The swap, in which private investors exchange their bonds for lower-value debt, will slice US$132 billion off Greece’s debt, a vital part of the EU and IMF rescue plan aimed at cutting Greece’s liabilities from 160 percent of gross domestic product to 120.5 percent by 2020.
Greece’s second bailout since 2010 was approved by euro zone finance ministers on Tuesday, averting the immediate threat of a messy bankruptcy next month but doing little to allay deep doubts about the country’s long-term financial and social stability.
With the ruling alliance of Socialist PASOK and conservative New Democracy having a comfortable majority in parliament, there is little suspense over the passage of legislation which already went swiftly through the committee stage on Wednesday.
But new protests are planned on Thursday against 3.3 billion euros of budget cuts this year demanded in return for the rescue package, and left-wing parties opposed to the austerity package are gaining in opinion polls before elections likely in April.
«You put the debt swap in front of us like a piece of cheese on a mousetrap, which is 10 years of hardship,» Dimitris Papadimoulis of the Left Coalition party told parliament.
Doctors and health workers joined the wave of public anger on Thursday, launching a 24-hour strike over pay cuts and calling a protest outside the Health Ministry.
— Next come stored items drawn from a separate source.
### src/hdl/tcb_pkg.sv
/* TCB protocol definitions */

`default_nettype none

package tcb_pkg;

  //////////////////////////////////////////////////////////////////////
  // bus widths
  //////////////////////////////////////////////////////////////////////

  // byte address width
  localparam int unsigned TCB_ABW = 16;
  // byte lanes per data word
  localparam int unsigned TCB_BEW = 4;
  // bits per byte lane
  localparam int unsigned TCB_SLW = 8;
  // data word width
  localparam int unsigned TCB_DBW = TCB_BEW * TCB_SLW;

  // fixed response delay after a transfer, in cycles
  localparam int unsigned TCB_DLY = 1;

  //////////////////////////////////////////////////////////////////////
  // channel payloads
  //////////////////////////////////////////////////////////////////////

  // request, held stable while vld && !rdy
  typedef struct packed {
    logic               wen;  // 1 = write, 0 = read
    logic [TCB_ABW-1:0] adr;  // byte address
    logic [TCB_BEW-1:0] ben;  // one enable per lane
    logic [TCB_DBW-1:0] wdt;  // write data
  } tcb_req_t;

  // response, strobed TCB_DLY cycles after the transfer
  typedef struct packed {
    logic [TCB_DBW-1:0] rdt;  // read data
    logic               err;  // decode error
  } tcb_rsp_t;

endpackage

`default_nettype wire

### src/hdl/tcb_map_pkg.sv
/* memory subsystem address map */

`default_nettype none

package tcb_map_pkg;

  // number of banks
  localparam int unsigned MAP_NUM = 4;
  // word address bits per bank, 256 words
  localparam int unsigned MAP_AW = 8;
  // bank select width
  localparam int unsigned MAP_SW = $clog2(MAP_NUM);
  // byte offset inside a word
  localparam int unsigned MAP_OW = $clog2(tcb_pkg::TCB_BEW);
  // leftover high address bits, must be zero for a mapped access
  localparam int unsigned MAP_HW = tcb_pkg::TCB_ABW - MAP_SW - MAP_AW - MAP_OW;
  // first byte address past the map
  localparam int unsigned MAP_END = MAP_NUM << (MAP_AW + MAP_OW);

  // routing view of an address, msb first
  typedef struct packed {
    logic [MAP_HW-1:0] hgh;  // out of map when nonzero
    logic [MAP_SW-1:0] sel;  // bank
    logic [MAP_AW-1:0] idx;  // word inside bank
    logic [MAP_OW-1:0] off;  // byte inside word
  } map_fld_t;

  // one address word, read as a number or as fields
  typedef union packed {
    logic [tcb_pkg::TCB_ABW-1:0] flat;
    map_fld_t                    fld;
  } map_adr_u;

endpackage

`default_nettype wire

### src/hdl/tcb_dec.sv
/* TCB request decoder */

`timescale 1ns/1ps
`default_nettype none

module tcb_dec (
  input  logic                                tcb,
  input  logic                                reset,
  // manager request
  input  tcb_pkg::tcb_req_t                   req,
  input  logic                                req_vld,
  output logic                                req_rdy,
  // bank requests
  output logic [tcb_map_pkg::MAP_NUM-1:0]     bank_vld,
  output tcb_pkg::tcb_req_t                   bank_req,
  input  logic [tcb_map_pkg::MAP_NUM-1:0]     bank_rdy,
  // transfer info for the response path
  output logic                                trn,
  output logic [tcb_map_pkg::MAP_SW-1:0]      trn_sel,
  output logic                                trn_err
);

  //////////////////////////////////////////////////////////////////////
  // address views
  //////////////////////////////////////////////////////////////////////

  tcb_map_pkg::map_adr_u adr;
  logic                  adr_ok;

  assign adr = req.adr;

  // flat compare against map end
  // same as high part being zero
  assign adr_ok = (adr.flat < tcb_map_pkg::MAP_END);

  //////////////////////////////////////////////////////////////////////
  // routing
  //////////////////////////////////////////////////////////////////////

  // payload is broadcast, only the valid is steered
  assign bank_req = req;

  // one valid per bank
  always_comb begin
    for (int i = 0; i < tcb_map_pkg::MAP_NUM; i++) begin
      bank_vld[i] = req_vld && adr_ok &&
                    (adr.fld.sel == tcb_map_pkg::MAP_SW'(i));
    end
  end

  // stall follows the addressed bank
  // unmapped requests are accepted right away
  assign req_rdy = adr_ok ? bank_rdy[adr.fld.sel] : 1'b1;

  //////////////////////////////////////////////////////////////////////
  // transfer info
  //////////////////////////////////////////////////////////////////////

  // handshake on the manager side
  assign trn = req_vld & req_rdy;

  // bank choice and error come from this decode only
  assign trn_sel = adr.fld.sel;
  assign trn_err = ~adr_ok;

  //////////////////////////////////////////////////////////////////////
  // checks
  //////////////////////////////////////////////////////////////////////

  // never two banks addressed at once
  bank_vld_onehot: assert property (
    @(posedge tcb) disable iff (reset)
    $onehot0(bank_vld)
  );

endmodule

`default_nettype wire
Hospitals were maintaining a minimum level of service.
«We condemn the policy of the government, the EU and the IMF, which is demolishing the state healthcare and killing its personnel,» hospital doctors from Athens and the port city of Piraeus said in a statement.
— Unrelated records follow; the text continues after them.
File: config.mk
export PLATFORM = sky130hd
export DESIGN_NAME = tcb_rsp_mux
export DESIGN_NICKNAME = d
export VERILOG_FILES = /design/src/hdl/tcb_pkg.sv /design/src/hdl/tcb_map_pkg.sv /design/src/hdl/tcb_rsp_mux.sv
export SDC_FILE = /design/constraint.sdc
export NUM_CORES = 1
export LEC_CHECK = 0
export BUFFER_PORTS_ARGS = -buffer_cell sky130_fd_sc_hd__buf_2
export CAP_MARGIN = 40
export CELL_PAD_IN_SITES_DETAIL_PLACEMENT = 1
export CELL_PAD_IN_SITES_GLOBAL_PLACEMENT = 1
export CORE_MARGIN = 1
export CORE_UTILIZATION = 19
export CTS_BUF_LIST = sky130_fd_sc_hd__clkbuf_8
export DETAILED_ROUTE_END_ITERATION = 7
export PLACE_DENSITY_LB_ADDON = 0.1
export SLEW_MARGIN = 25
export SYNTH_ARGS = -nofsm -noshare
export SYNTH_HDL_FRONTEND = slang
export SYNTH_SLANG_ARGS = --single-unit
File: constraint.sdc
create_clock -name tcb -period 1.35 [get_ports tcb]
set_input_delay 0.135 -clock tcb [delete_from_list [all_inputs] [get_ports tcb]]
set_output_delay 0.135 -clock tcb [all_outputs]
set_load 0.02 [all_outputs]
File: src/hdl/tcb_pkg.sv
/* TCB protocol definitions */

`default_nettype none

package tcb_pkg;

  //////////////////////////////////////////////////////////////////////
  // bus widths
  //////////////////////////////////////////////////////////////////////

  // byte address width
  localparam int unsigned TCB_ABW = 16;
  // byte lanes per data word
  localparam int unsigned TCB_BEW = 4;
  // bits per byte lane
  localparam int unsigned TCB_SLW = 8;
  // data word width
  localparam int unsigned TCB_DBW = TCB_BEW * TCB_SLW;

  // fixed response delay after a transfer, in cycles
  localparam int unsigned TCB_DLY = 1;

  //////////////////////////////////////////////////////////////////////
  // channel payloads
  //////////////////////////////////////////////////////////////////////

  // request, held stable while vld && !rdy
  typedef struct packed {
    logic               wen;  // 1 = write, 0 = read
    logic [TCB_ABW-1:0] adr;  // byte address
    logic [TCB_BEW-1:0] ben;  // one enable per lane
    logic [TCB_DBW-1:0] wdt;  // write data
  } tcb_req_t;

  // response, strobed TCB_DLY cycles after the transfer
  typedef struct packed {
    logic [TCB_DBW-1:0] rdt;  // read data
    logic               err;  // decode error
  } tcb_rsp_t;

endpackage

`default_nettype wire

File: src/hdl/tcb_map_pkg.sv
/* memory subsystem address map */

`default_nettype none

package tcb_map_pkg;

  // number of banks
  localparam int unsigned MAP_NUM = 4;
  // word address bits per bank, 256 words
  localparam int unsigned MAP_AW = 8;
  // bank select width
  localparam int unsigned MAP_SW = $clog2(MAP_NUM);
  // byte offset inside a word
  localparam int unsigned MAP_OW = $clog2(tcb_pkg::TCB_BEW);
  // leftover high address bits, must be zero for a mapped access
  localparam int unsigned MAP_HW = tcb_pkg::TCB_ABW - MAP_SW - MAP_AW - MAP_OW;
  // first byte address past the map
  localparam int unsigned MAP_END = MAP_NUM << (MAP_AW + MAP_OW);

  // routing view of an address, msb first
  typedef struct packed {
    logic [MAP_HW-1:0] hgh;  // out of map when nonzero
    logic [MAP_SW-1:0] sel;  // bank
    logic [MAP_AW-1:0] idx;  // word inside bank
    logic [MAP_OW-1:0] off;  // byte inside word
  } map_fld_t;

  // one address word, read as a number or as fields
  typedef union packed {
    logic [tcb_pkg::TCB_ABW-1:0] flat;
    map_fld_t                    fld;
  } map_adr_u;

endpackage

`default_nettype wire

File: src/hdl/tcb_rsp_mux.sv
/* TCB response multiplexer */

`timescale 1ns/1ps
`default_nettype none

module tcb_rsp_mux (
  input  logic                           tcb,
  input  logic                           reset,
  // transfer info from the decoder
  input  logic                           trn,
  input  logic [tcb_map_pkg::MAP_SW-1:0] trn_sel,
  input  logic                           trn_err,
  // bank responses
  input  tcb_pkg::tcb_rsp_t              bank_rsp [tcb_map_pkg::MAP_NUM],
  // manager response
  output tcb_pkg::tcb_rsp_t              rsp,
  output logic                           rsp_vld
);

  // one stage of the routing pipeline
  typedef struct packed {
    logic                           trn;
    logic [tcb_map_pkg::MAP_SW-1:0] sel;
    logic                           err;
  } stg_t;

  localparam int unsigned LST = tcb_pkg::TCB_DLY - 1;

  stg_t pip [tcb_pkg::TCB_DLY];

  //////////////////////////////////////////////////////////////////////
  // routing delay, matches bank read latency
  //////////////////////////////////////////////////////////////////////

  always_ff @(posedge tcb) begin
    if (reset) begin
      for (int i = 0; i < tcb_pkg::TCB_DLY; i++) begin
        pip[i] <= '0;
      end
    end else begin
      pip[0] <= '{trn: trn, sel: trn_sel, err: trn_err};
      // deeper stages, empty loop when delay is 1
      for (int i = 1; i < tcb_pkg::TCB_DLY; i++) begin
        pip[i] <= pip[i-1];
      end
    end
  end

  //////////////////////////////////////////////////////////////////////
  // output select
  //////////////////////////////////////////////////////////////////////

  assign rsp_vld = pip[LST].trn;

  // decode error answers with zero data
  assign rsp = pip[LST].err ? tcb_pkg::tcb_rsp_t'{rdt: '0, err: 1'b1}
                            : bank_rsp[pip[LST].sel];

  // pipeline comes out of reset empty
  no_rsp_after_rst: assert property (
    @(posedge tcb)
    reset |=> !rsp_vld
  );

endmodule

`default_nettype wire

==> results of run 1 <==
per-stage QoR:
stage	worst slack, ns	cells	hold slack [ns]
2_1_floorplan	0.0496	122	0.207
3_3_place_gp	0.0232	361	0.341
3_5_place_dp	0.00733	361	0.344
4_1_cts	-0.187	373	0.115
5_1_grt	-0.218	372	0.128
6_report	-0.173	372	0.113
logic make-up (layout without fill, tap and decap cells):
| group | Yosys count | in the layout | share of synthesized area |
|---|---|---|---|
| compound gates | 32 | 32 | 0.172 |
| buf+inv | 14 | 189 | 0.151 |
| flops | 4 | 4 | 0.0688 |
| mux | 65 | 65 | 0.570 |
| simple gates | 7 | 7 | 0.0387 |
path summary, 6_finish.rpt:
path                  start   endpoint  slack (ns)
setup / recovery  pip[0][1]     rsp[0]       -0.17
hold / removal        reset  pip[0][2]        0.11
Yosys cell counts:
cell type / number
buf_2: 2
nor2b_1: 4
o22ai_1: 32
or2_1: 2
buf_6: 5
or2b_1: 1
buf_12: 3
mux2i_1: 64
buf_8: 3
dfxtp_1: 4
clkbuf_1: 1
mux4_2: 1
where the power goes:
group	leakage (nW)	total (W)	switching, W	internal, W
Combinational	1.14	0.000906	0.000419	0.000487
Clock	0.0269	0.000254	0.0000601	0.000194
Sequential	0.0342	0.000134	0.00000848	0.000125
cells in the final DEF, fill, tap and decap left out:
cell type	netlist	final
buf_16	0	2
buf_6	5	10
buf_4	0	22
mux2i_1	64	53
buf_2	2	146
mux4_2	1	1
dfxtp_2	0	1
or2_1	2	2
dfxtp_1	4	2
nor2b_1	4	4
inv_1	0	1
clkbuf_8	0	3
dfxtp_4	0	1
clkbuf_16	0	1
or2b_1	1	1
o22ai_1	32	29
o22ai_2	0	3
buf_12	3	4
mux2i_2	0	11
what timing repair did:
item	in CTS	in global routing
buffers inserted	5	0
gates resized for setup	25	34
endpoints found under the setup margin	33	33
pin swaps	3	7
cloned	3	1
metal layers:
layer  vias to the layer above  GRT usage  routed length (um)
met4                         0     0.0357                  67
met3                         6     0.0216                 393
met1                       769      0.161                2100
met5                         -          0                   0
met2                        78      0.290                2920
li1                        838          -                   -
cell type report:
cell class / instances / area [um2] / area share
well taps: 75 / 93.8 / 0.0397
flip-flops and latches: 4 / 85.1 / 0.0360
multi-input cells: 104 / 968 / 0.410
repair buffers: 185 / 1170 / 0.495
clock inverters: 1 / 3.75 / 0.00159
clock buffers: 3 / 41.3 / 0.0175
==> results.cfg, run 1 <==
[worst_setup_path]
critPathRequiredTime_ns = 1.22
critical_path.cell_chain = mux4_2 -> or2_1 -> buf_6
cp.buffers_inverters = 1
critPathTopFamily = multiplexers
cp_max_fo = 3
cell_with_the_biggest_individual_delay_on_the_critical_path = mux4_2
worstSetupStartpointType = register
critPathMaxStageDelay_ns = 0.48
critical_path_depth = 3
crit_arrival_ns = 1.39
category_of_the_worst_setup_path_capture_point = output port
critical_path_class = reg2out

[die]
die_height_um = 80.3
floorplan.rows = 28
die_width_um = 80.3
ioPinCount = 172
die-area_mm2 = 0.00644
initial_utilization = 0.197
core_region_area_mm2 = 0.00592

[final_layout]
antenna_cells = 0
finish.net_count = 436
drive_above_1_share = 0.690
stdcell_area_mm2 = 0.00236
layout_top_registers = pip (4)
layout.core_utilization = 0.399
fillerInstances = 747
largest_reg_flops = 4
synthToLayoutAreaGrowth_pct = 103
largest-register = pip

[job]
timing.max_cap.violations = 0

[sta]
unrepaired_setup_endpoints_after_global_routing = true
fmaxAchievable_ghz = 0.656
timing_max_transition_violations_final = 0
finalWorstSetupSlack_ns = -0.173
report.final.hold_viol_count = 0
worst_pin_slew_ns = 0.176
finalSetupViolations = 33
relSlewSlack = 0.880
post-route-period-util = 1.13
fin_tns_setup_ns = -3.85
post-route-min-period_ns = 1.52

[power_and_ir_drop]
vdd.ir_drop.worst_mv = 0.560
power.total_w = 0.00129
power.density_mw_per_mm2 = 548
power.static_leakage_nw = 1.20

[clocking]
cts_made_buffers = 3
cts_hold_buffers = 0
cts-root-buf = clkbuf_8
clkSlewWorstSetupHoldPaths_ns = 0.03
max-clock-path-buffers = 2
clock_tree_from_tritoncts = done
cts.sinks = 4
cts_htree_levels = 1

[grt]
grt_max_degree = 20
antenna_found_initial = 0
grt_use_total = 0.147
grt_first_pass_wirelength_mm = 7.42
grt_pass1_vias = 1546
grt_overflow = 0

[run_status]
outcome = complete, but fails checks
failed_checks = setup timing

[logic_synthesis]
yosys.area.top_type_share = 0.551
synth.yosys.seq_area_share = 0.0688
syn_warnings = 0
postSynthNetCount = 260
synth_area_mm2 = 0.00116
synth_area_leader_cell = mux2i_1
ys_seq_elements = 4
syn-mean-instance-area_um2 = 9.54
netlist-cell-type-count = 12
synth_area_leaders = mux2i_1, o22ai_1, dfxtp_1, buf_12, buf_6
syn-instance-count = 122

[min_path]
hold_depth = 2
hp-class = in2reg

[placed_design]
place.gp.congestion = 0.720
portBuffers = 171
place_area_mm2 = 0.00202
dp_hpwl_mm = 4.14

[drt]
drc_errors = 0
route.detailed.wl_per_inst_um = 14.7
detail-route-antenna-nets = 0
finalWirelength_mm = 5.48
drt-initial-drc-count = 22
detail_route.vias_per_cell = 4.55
via_count = 1691
firstDrtPassIters = 4
Note: power is estimated with default switching activity, not from simulation.
==> run 2, diff against run 1 <==
- CORE_ASPECT_RATIO: unset -> 1.4
==> run 2 against run 1 <==
The run still ends with setup timing left. Via count increased by 3.0%. Sequential cell count did not move. Die area barely moved. Core utilization shrank 0.057 points.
The exact timing of the final vote on Thursday was unclear.
The government says the offer must be made to bondholders by Friday and completed by March 12, before a March 20 deadline when 14.5 billion euros of debt repayments fall due.
Private investors holding about 200 billion euros of Greek bonds will take a loss of 53.5 percent in the face value of their holdings and a real loss of 73-74 percent.
The legislation says investors get at least 10 days to consider the transaction and creates so-called «collective action clauses» (CACs), which force all bondholders to proceed with the swap once it has won a specified level of approval.
According to the draft law, the swap will go ahead once a 50 percent quorum of bondholders have responded to the offer and the CACs will be activated once a two-thirds majority of that quorum have voted in favor of the swap.